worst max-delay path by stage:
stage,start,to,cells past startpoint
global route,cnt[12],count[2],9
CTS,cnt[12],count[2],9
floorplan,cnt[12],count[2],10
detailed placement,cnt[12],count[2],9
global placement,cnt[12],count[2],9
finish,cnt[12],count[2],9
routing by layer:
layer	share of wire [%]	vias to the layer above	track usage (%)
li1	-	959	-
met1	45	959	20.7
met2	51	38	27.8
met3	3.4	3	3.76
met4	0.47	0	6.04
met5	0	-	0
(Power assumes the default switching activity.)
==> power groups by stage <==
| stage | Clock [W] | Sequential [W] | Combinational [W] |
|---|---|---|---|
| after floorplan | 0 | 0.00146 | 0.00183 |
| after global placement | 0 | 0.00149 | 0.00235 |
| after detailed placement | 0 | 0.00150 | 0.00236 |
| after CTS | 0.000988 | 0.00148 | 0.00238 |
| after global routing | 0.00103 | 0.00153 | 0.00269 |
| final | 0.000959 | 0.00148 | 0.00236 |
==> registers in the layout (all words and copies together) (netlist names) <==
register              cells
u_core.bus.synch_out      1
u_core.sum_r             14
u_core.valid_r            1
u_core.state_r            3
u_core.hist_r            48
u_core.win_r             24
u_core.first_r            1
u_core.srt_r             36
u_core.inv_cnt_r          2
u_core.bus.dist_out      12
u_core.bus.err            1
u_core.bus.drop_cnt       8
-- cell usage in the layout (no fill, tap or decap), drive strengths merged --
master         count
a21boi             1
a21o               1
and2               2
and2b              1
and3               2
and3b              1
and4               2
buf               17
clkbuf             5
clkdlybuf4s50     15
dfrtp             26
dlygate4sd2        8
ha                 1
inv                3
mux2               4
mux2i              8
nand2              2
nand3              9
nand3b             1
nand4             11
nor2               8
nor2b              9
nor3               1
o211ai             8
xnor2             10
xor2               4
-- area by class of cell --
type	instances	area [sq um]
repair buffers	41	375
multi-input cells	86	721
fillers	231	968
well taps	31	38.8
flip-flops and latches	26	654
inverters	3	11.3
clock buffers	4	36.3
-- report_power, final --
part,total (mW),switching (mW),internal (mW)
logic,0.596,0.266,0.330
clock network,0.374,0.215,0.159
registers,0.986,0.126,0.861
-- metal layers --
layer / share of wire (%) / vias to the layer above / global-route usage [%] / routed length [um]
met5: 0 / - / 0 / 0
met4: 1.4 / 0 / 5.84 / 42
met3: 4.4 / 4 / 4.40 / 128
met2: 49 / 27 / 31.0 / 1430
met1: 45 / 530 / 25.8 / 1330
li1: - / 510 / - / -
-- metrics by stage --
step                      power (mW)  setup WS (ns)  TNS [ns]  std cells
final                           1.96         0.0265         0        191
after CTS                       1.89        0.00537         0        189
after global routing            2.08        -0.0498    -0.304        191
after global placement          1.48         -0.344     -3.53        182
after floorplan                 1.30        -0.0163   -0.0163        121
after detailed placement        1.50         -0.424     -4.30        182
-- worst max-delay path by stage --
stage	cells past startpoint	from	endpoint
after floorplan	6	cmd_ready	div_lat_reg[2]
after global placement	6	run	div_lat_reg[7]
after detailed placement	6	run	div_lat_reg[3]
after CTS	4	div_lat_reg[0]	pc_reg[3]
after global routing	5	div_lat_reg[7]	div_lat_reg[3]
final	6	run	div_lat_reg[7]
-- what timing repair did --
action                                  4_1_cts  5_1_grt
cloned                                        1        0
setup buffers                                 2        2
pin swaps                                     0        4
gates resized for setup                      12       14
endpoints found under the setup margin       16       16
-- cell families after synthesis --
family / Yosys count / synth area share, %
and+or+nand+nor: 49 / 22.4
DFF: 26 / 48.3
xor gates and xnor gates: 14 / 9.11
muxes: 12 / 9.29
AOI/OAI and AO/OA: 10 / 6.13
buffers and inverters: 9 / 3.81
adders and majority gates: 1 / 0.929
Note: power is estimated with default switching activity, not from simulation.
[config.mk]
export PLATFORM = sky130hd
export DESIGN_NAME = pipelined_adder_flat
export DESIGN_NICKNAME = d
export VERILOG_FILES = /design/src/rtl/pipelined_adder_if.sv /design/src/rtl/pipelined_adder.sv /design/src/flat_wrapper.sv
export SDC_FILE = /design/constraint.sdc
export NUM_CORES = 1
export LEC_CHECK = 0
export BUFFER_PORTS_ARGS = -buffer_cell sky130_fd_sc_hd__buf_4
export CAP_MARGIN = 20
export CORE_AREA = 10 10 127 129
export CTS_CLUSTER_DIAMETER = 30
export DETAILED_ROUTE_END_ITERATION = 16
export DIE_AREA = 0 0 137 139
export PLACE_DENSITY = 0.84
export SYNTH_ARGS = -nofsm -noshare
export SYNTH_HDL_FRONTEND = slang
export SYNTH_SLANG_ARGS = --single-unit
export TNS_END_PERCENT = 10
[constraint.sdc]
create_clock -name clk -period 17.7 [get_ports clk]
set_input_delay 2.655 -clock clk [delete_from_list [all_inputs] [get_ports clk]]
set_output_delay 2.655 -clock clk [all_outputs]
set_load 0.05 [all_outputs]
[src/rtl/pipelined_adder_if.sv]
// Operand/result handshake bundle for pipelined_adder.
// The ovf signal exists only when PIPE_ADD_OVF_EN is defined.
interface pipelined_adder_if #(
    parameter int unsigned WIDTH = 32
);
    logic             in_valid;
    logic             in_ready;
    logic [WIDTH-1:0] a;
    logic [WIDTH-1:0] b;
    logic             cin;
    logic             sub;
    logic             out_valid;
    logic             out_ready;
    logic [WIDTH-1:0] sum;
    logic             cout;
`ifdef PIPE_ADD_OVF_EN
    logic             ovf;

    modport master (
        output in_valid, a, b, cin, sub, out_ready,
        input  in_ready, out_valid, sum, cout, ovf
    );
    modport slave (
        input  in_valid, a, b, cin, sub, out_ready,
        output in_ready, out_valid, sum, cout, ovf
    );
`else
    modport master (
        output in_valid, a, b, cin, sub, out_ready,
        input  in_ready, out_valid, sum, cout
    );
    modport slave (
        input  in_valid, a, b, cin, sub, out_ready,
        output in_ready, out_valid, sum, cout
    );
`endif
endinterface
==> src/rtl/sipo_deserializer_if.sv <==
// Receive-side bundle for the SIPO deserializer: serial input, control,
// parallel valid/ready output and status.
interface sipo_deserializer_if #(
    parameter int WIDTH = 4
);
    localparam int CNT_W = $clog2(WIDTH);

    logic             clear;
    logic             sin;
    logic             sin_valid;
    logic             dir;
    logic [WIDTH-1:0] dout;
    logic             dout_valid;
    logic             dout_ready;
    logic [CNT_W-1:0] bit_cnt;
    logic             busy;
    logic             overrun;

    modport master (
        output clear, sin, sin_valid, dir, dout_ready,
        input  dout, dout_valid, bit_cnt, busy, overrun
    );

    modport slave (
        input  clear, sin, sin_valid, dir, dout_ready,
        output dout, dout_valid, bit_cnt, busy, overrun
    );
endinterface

________________________________________

▸ Required action:
Of the entries above, repeat exactly the lines from the line with "muxes: 12 / 9.29" through the line with "adders and majority gates: 1 / 0.929", both of them included.

▸ Written response:
muxes: 12 / 9.29
AOI/OAI and AO/OA: 10 / 6.13
buffers and inverters: 9 / 3.81
adders and majority gates: 1 / 0.929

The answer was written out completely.